* _Task statement_
In the entries below, the lines from the one with "wb_dat_o 10, u_div/s 8" through the one with "Type | dfxtp_1 |" are to be copied exactly; both ends count.

**** Given data ****

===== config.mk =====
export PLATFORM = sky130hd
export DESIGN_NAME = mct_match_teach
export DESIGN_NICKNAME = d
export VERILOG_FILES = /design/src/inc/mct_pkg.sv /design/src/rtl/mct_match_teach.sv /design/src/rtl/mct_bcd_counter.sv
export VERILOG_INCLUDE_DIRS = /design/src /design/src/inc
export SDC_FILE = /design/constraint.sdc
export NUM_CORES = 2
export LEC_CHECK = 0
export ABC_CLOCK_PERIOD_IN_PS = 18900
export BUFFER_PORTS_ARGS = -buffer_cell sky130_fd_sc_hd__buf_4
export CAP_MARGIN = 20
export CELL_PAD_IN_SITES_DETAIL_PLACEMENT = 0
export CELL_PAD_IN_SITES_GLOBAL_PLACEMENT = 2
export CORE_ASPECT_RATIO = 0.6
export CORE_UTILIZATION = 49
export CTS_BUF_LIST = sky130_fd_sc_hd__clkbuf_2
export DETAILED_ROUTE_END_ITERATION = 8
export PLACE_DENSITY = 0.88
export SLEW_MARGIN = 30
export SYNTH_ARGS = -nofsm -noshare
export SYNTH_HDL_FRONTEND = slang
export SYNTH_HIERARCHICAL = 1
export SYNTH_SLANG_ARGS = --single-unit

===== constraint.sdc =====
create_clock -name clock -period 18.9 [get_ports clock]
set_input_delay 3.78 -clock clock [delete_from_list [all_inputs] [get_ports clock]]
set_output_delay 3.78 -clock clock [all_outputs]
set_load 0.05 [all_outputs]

****
**** Given data ****

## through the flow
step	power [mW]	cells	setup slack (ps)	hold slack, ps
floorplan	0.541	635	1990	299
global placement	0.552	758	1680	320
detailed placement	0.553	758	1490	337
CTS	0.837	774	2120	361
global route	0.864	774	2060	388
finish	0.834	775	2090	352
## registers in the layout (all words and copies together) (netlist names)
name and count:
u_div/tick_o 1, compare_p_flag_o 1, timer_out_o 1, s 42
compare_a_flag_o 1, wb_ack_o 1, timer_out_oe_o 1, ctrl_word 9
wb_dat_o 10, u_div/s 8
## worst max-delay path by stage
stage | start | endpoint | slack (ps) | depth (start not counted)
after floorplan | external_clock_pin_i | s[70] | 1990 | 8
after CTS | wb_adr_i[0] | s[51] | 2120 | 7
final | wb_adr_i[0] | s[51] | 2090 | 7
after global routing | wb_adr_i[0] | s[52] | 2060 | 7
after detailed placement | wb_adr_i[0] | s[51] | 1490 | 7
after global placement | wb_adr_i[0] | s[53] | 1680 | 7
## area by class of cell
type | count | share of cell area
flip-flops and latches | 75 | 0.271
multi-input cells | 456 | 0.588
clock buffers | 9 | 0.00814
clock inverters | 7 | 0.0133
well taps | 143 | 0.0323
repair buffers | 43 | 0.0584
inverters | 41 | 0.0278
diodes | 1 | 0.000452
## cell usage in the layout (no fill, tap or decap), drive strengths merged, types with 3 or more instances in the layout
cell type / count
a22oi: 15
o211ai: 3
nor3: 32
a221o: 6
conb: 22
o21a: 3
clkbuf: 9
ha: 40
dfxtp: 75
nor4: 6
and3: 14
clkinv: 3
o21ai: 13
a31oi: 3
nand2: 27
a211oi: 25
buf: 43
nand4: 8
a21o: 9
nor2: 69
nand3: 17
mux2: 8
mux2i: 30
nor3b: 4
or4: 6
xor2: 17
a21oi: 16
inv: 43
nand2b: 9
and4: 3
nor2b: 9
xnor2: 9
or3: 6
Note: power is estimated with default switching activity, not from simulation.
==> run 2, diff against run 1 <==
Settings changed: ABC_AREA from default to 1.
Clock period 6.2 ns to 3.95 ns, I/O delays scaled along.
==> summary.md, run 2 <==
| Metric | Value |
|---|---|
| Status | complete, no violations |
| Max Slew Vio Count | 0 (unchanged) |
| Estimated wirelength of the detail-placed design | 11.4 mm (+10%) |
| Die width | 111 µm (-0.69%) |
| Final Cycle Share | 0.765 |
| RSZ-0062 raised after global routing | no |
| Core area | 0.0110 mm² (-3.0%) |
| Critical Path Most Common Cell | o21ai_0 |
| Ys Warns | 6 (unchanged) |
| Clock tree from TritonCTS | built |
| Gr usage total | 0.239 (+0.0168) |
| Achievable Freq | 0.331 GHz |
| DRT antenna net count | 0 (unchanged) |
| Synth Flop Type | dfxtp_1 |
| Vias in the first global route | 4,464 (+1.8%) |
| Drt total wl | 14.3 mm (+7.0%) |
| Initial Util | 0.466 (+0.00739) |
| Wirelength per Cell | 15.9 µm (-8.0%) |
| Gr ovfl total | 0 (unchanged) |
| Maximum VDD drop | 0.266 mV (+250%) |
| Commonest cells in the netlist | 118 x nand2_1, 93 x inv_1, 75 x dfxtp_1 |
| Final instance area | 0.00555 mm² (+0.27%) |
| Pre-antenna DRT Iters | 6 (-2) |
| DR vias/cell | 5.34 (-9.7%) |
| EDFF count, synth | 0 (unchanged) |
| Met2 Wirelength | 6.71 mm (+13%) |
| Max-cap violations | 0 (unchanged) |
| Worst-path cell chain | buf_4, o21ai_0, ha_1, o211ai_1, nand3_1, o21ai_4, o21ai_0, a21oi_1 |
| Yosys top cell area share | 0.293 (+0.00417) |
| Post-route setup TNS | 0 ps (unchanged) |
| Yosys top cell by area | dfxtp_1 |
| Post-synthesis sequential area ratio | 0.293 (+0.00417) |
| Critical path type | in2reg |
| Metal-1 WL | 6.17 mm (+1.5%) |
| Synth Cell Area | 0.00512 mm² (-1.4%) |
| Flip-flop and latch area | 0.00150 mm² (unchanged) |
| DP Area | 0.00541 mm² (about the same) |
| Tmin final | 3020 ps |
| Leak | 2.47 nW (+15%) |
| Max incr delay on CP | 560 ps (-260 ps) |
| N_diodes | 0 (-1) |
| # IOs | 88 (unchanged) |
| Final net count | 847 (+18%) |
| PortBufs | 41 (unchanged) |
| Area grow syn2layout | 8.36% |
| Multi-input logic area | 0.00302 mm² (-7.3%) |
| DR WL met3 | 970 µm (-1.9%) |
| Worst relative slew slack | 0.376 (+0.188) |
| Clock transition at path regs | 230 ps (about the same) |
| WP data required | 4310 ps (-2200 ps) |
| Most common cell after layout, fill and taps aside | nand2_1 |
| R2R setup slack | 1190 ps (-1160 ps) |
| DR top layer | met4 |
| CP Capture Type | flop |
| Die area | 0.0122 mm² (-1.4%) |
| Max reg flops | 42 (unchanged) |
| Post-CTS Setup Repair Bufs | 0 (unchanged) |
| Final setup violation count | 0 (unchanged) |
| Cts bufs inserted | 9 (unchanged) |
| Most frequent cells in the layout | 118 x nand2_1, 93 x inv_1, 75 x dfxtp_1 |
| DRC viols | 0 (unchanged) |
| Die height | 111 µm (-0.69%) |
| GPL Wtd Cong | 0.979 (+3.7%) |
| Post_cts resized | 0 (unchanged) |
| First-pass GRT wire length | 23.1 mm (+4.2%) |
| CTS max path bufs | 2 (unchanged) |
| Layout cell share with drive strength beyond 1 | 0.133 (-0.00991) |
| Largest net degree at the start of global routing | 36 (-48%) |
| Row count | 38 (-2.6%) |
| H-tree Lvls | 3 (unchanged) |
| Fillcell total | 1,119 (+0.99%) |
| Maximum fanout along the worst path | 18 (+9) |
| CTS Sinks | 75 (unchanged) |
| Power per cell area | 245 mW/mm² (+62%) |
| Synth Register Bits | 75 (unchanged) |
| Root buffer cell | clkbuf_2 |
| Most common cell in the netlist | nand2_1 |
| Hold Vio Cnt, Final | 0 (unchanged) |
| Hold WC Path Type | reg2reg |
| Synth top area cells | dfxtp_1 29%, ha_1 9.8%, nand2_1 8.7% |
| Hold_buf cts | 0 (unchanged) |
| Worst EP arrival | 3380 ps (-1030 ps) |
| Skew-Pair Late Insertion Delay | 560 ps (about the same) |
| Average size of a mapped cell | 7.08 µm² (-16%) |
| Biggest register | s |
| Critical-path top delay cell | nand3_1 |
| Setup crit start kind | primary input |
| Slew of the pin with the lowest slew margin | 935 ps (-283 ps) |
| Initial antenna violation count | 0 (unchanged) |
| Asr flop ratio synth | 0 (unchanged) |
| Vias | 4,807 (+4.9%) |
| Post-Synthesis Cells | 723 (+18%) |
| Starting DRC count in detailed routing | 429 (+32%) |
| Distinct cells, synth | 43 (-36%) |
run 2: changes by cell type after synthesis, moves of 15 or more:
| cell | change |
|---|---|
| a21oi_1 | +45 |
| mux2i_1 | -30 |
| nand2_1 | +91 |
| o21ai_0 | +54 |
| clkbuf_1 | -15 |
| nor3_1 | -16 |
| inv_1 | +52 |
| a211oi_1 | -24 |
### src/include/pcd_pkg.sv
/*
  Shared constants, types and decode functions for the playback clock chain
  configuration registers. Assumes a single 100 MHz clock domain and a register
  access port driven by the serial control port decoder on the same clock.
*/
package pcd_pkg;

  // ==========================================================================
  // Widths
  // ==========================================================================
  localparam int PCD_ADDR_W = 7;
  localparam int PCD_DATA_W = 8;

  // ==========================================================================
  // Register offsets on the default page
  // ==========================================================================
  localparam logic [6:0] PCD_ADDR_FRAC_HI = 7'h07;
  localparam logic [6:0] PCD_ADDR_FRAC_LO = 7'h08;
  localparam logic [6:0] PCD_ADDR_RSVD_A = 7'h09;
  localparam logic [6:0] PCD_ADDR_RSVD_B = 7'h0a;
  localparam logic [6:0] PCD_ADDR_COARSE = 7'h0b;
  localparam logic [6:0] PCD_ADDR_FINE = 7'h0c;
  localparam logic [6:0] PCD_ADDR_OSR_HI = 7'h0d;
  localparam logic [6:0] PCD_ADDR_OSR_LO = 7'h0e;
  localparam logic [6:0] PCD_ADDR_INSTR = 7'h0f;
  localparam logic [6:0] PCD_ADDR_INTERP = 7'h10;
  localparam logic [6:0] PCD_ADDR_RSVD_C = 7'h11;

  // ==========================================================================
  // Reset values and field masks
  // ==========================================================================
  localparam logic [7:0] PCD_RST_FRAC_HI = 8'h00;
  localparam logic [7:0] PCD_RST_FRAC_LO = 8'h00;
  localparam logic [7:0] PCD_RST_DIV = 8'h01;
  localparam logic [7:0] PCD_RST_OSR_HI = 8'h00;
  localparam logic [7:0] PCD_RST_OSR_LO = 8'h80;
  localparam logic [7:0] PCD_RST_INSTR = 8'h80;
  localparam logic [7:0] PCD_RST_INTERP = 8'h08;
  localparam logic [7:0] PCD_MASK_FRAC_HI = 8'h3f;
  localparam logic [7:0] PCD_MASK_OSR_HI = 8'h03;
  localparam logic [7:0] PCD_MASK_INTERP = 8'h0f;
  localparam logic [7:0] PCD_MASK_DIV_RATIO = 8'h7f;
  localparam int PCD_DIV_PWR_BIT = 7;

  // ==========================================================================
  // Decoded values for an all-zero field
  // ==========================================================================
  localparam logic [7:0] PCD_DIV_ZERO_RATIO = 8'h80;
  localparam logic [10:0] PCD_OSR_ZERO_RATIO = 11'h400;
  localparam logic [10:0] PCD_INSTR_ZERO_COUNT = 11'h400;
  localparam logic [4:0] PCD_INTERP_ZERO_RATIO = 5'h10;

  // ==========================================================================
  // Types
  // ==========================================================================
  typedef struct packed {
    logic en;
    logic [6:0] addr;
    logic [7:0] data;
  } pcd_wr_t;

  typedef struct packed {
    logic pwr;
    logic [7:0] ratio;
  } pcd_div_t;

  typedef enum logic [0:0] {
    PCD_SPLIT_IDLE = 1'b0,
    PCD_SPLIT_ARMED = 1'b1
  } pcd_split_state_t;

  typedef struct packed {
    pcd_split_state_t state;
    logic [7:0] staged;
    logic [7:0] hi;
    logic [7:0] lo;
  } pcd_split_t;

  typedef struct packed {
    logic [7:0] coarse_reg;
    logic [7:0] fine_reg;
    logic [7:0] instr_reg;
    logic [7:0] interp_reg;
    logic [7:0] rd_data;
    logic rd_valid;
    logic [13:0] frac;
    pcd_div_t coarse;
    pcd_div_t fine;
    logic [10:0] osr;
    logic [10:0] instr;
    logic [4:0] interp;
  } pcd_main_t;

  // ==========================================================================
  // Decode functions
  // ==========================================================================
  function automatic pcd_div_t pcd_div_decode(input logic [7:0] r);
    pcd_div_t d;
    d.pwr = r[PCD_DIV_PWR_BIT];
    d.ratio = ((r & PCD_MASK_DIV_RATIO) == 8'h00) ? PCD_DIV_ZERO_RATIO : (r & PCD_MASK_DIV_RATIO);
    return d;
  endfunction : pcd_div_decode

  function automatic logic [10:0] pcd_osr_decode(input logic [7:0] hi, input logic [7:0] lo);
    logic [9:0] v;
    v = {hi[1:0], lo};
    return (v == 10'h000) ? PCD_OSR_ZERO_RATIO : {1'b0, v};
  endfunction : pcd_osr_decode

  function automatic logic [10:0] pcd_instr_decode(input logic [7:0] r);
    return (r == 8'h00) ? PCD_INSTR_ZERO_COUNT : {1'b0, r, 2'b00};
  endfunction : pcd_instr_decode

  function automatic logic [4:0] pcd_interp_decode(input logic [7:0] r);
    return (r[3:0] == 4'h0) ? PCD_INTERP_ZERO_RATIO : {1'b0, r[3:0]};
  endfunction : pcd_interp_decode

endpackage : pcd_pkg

****

* _Your solution_
wb_dat_o 10, u_div/s 8
## worst max-delay path by stage
stage | start | endpoint | slack (ps) | depth (start not counted)
after floorplan | external_clock_pin_i | s[70] | 1990 | 8
after CTS | wb_adr_i[0] | s[51] | 2120 | 7
final | wb_adr_i[0] | s[51] | 2090 | 7
after global routing | wb_adr_i[0] | s[52] | 2060 | 7
after detailed placement | wb_adr_i[0] | s[51] | 1490 | 7
after global placement | wb_adr_i[0] | s[53] | 1680 | 7
## area by class of cell
type | count | share of cell area
flip-flops and latches | 75 | 0.271
multi-input cells | 456 | 0.588
clock buffers | 9 | 0.00814
clock inverters | 7 | 0.0133
well taps | 143 | 0.0323
repair buffers | 43 | 0.0584
inverters | 41 | 0.0278
diodes | 1 | 0.000452
## cell usage in the layout (no fill, tap or decap), drive strengths merged, types with 3 or more instances in the layout
cell type / count
a22oi: 15
o211ai: 3
nor3: 32
a221o: 6
conb: 22
o21a: 3
clkbuf: 9
ha: 40
dfxtp: 75
nor4: 6
and3: 14
clkinv: 3
o21ai: 13
a31oi: 3
nand2: 27
a211oi: 25
buf: 43
nand4: 8
a21o: 9
nor2: 69
nand3: 17
mux2: 8
mux2i: 30
nor3b: 4
or4: 6
xor2: 17
a21oi: 16
inv: 43
nand2b: 9
and4: 3
nor2b: 9
xnor2: 9
or3: 6
Note: power is estimated with default switching activity, not from simulation.
==> run 2, diff against run 1 <==
Settings changed: ABC_AREA from default to 1.
Clock period 6.2 ns to 3.95 ns, I/O delays scaled along.
==> summary.md, run 2 <==
| Metric | Value |
|---|---|
| Status | complete, no violations |
| Max Slew Vio Count | 0 (unchanged) |
| Estimated wirelength of the detail-placed design | 11.4 mm (+10%) |
| Die width | 111 µm (-0.69%) |
| Final Cycle Share | 0.765 |
| RSZ-0062 raised after global routing | no |
| Core area | 0.0110 mm² (-3.0%) |
| Critical Path Most Common Cell | o21ai_0 |
| Ys Warns | 6 (unchanged) |
| Clock tree from TritonCTS | built |
| Gr usage total | 0.239 (+0.0168) |
| Achievable Freq | 0.331 GHz |
| DRT antenna net count | 0 (unchanged) |
| Synth Flop Type | dfxtp_1 |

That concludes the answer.